- Task brief:
Below are the entries. Transcribe exactly the lines from the one with "Antenna Cells: 0" through the one with "instance count: 3998", ends included, and leave out all others.

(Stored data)
######

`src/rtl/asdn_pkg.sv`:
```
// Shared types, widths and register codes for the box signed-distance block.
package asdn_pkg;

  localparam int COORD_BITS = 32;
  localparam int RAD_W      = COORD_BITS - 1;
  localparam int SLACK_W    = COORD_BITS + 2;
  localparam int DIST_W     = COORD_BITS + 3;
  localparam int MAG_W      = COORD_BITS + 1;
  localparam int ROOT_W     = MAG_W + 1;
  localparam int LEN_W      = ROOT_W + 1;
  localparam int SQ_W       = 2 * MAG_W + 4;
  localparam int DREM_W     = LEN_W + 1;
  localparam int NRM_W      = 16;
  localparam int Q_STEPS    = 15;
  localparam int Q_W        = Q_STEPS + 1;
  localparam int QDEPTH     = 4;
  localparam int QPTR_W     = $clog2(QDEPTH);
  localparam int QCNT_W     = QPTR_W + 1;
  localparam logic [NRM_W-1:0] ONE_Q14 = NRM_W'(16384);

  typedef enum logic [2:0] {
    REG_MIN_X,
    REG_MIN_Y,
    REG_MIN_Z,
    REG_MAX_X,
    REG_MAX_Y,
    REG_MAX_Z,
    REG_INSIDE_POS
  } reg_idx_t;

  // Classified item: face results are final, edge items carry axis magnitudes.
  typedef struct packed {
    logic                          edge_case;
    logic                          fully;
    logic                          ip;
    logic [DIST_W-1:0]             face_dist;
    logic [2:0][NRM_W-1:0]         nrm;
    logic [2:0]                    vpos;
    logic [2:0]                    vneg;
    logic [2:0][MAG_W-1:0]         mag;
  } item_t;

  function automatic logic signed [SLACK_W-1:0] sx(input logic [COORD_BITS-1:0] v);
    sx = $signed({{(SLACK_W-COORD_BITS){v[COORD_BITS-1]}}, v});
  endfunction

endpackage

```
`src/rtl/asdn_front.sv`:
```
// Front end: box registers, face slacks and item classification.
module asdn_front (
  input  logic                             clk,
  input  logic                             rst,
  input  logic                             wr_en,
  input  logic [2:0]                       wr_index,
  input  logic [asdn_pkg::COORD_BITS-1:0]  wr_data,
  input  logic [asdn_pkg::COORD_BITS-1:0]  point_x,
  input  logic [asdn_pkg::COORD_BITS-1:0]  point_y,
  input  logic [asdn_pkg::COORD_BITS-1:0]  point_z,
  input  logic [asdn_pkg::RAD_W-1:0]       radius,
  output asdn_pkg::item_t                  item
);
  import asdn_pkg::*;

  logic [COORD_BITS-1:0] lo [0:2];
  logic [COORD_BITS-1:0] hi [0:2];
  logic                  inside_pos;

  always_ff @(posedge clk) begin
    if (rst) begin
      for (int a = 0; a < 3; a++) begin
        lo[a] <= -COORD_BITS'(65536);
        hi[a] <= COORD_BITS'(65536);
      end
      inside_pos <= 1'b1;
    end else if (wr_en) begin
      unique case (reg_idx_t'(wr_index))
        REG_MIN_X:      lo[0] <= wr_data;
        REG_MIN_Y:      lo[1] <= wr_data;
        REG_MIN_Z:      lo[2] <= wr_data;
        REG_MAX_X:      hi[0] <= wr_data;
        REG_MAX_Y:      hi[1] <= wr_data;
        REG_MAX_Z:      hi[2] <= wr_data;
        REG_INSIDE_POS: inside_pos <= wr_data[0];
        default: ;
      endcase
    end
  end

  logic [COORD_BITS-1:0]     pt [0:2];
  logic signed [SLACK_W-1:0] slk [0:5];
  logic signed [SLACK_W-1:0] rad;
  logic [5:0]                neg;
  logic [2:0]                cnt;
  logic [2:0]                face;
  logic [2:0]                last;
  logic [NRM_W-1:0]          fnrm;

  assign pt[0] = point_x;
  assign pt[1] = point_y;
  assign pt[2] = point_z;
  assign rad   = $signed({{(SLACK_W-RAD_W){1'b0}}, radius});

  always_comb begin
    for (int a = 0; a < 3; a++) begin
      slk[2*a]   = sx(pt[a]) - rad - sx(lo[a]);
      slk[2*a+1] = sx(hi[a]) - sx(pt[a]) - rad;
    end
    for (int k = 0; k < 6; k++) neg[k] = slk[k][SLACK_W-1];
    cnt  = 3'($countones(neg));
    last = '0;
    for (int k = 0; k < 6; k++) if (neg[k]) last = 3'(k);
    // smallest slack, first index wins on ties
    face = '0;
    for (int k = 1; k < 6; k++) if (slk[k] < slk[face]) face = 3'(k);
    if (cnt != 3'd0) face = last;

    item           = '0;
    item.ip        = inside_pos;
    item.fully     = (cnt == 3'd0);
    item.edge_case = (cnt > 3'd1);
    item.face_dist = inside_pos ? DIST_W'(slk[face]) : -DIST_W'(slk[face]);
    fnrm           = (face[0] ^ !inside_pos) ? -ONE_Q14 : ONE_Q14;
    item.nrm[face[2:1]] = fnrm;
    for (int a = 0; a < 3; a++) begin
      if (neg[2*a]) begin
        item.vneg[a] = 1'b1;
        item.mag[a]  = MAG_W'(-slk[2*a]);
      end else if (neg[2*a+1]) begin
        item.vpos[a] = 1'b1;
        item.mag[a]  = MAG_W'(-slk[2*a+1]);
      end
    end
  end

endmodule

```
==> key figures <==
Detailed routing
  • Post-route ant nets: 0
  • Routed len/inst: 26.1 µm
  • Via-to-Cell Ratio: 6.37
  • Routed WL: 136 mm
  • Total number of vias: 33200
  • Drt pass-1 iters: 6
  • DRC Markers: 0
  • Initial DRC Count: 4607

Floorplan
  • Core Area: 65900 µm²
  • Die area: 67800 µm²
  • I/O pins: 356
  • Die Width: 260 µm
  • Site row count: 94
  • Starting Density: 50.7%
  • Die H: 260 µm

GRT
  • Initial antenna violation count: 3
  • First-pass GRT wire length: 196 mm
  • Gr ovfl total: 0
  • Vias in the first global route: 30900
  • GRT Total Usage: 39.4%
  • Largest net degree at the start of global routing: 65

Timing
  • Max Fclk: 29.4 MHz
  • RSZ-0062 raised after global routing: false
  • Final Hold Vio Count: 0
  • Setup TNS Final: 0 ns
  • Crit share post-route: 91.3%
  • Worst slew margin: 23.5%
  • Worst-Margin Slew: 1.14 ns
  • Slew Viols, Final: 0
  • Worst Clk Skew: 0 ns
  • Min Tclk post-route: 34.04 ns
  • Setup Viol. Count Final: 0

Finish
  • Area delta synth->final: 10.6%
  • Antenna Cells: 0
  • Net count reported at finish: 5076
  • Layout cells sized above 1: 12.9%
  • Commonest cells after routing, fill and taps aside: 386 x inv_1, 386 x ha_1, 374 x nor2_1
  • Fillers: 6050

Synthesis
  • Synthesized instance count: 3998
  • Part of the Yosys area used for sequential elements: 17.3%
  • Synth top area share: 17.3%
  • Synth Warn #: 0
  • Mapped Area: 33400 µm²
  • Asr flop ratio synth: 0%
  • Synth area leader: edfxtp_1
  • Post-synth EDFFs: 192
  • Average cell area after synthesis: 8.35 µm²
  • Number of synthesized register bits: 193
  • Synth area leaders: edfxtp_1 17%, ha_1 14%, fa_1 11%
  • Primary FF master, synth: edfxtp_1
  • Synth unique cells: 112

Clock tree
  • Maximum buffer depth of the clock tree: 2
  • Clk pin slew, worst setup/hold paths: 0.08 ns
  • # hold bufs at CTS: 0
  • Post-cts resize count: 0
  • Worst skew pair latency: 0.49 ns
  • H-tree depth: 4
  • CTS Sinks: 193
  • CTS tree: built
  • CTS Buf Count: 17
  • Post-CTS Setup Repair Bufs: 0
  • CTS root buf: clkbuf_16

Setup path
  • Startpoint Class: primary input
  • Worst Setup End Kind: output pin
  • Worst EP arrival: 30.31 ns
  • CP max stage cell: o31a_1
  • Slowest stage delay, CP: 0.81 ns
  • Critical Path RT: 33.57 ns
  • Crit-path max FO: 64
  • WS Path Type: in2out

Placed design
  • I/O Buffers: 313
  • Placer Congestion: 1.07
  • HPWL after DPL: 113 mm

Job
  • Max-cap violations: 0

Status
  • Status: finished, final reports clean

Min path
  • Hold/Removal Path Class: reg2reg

######

- Solution:
  • Antenna Cells: 0
  • Net count reported at finish: 5076
  • Layout cells sized above 1: 12.9%
  • Commonest cells after routing, fill and taps aside: 386 x inv_1, 386 x ha_1, 374 x nor2_1
  • Fillers: 6050

Synthesis
  • Synthesized instance count: 3998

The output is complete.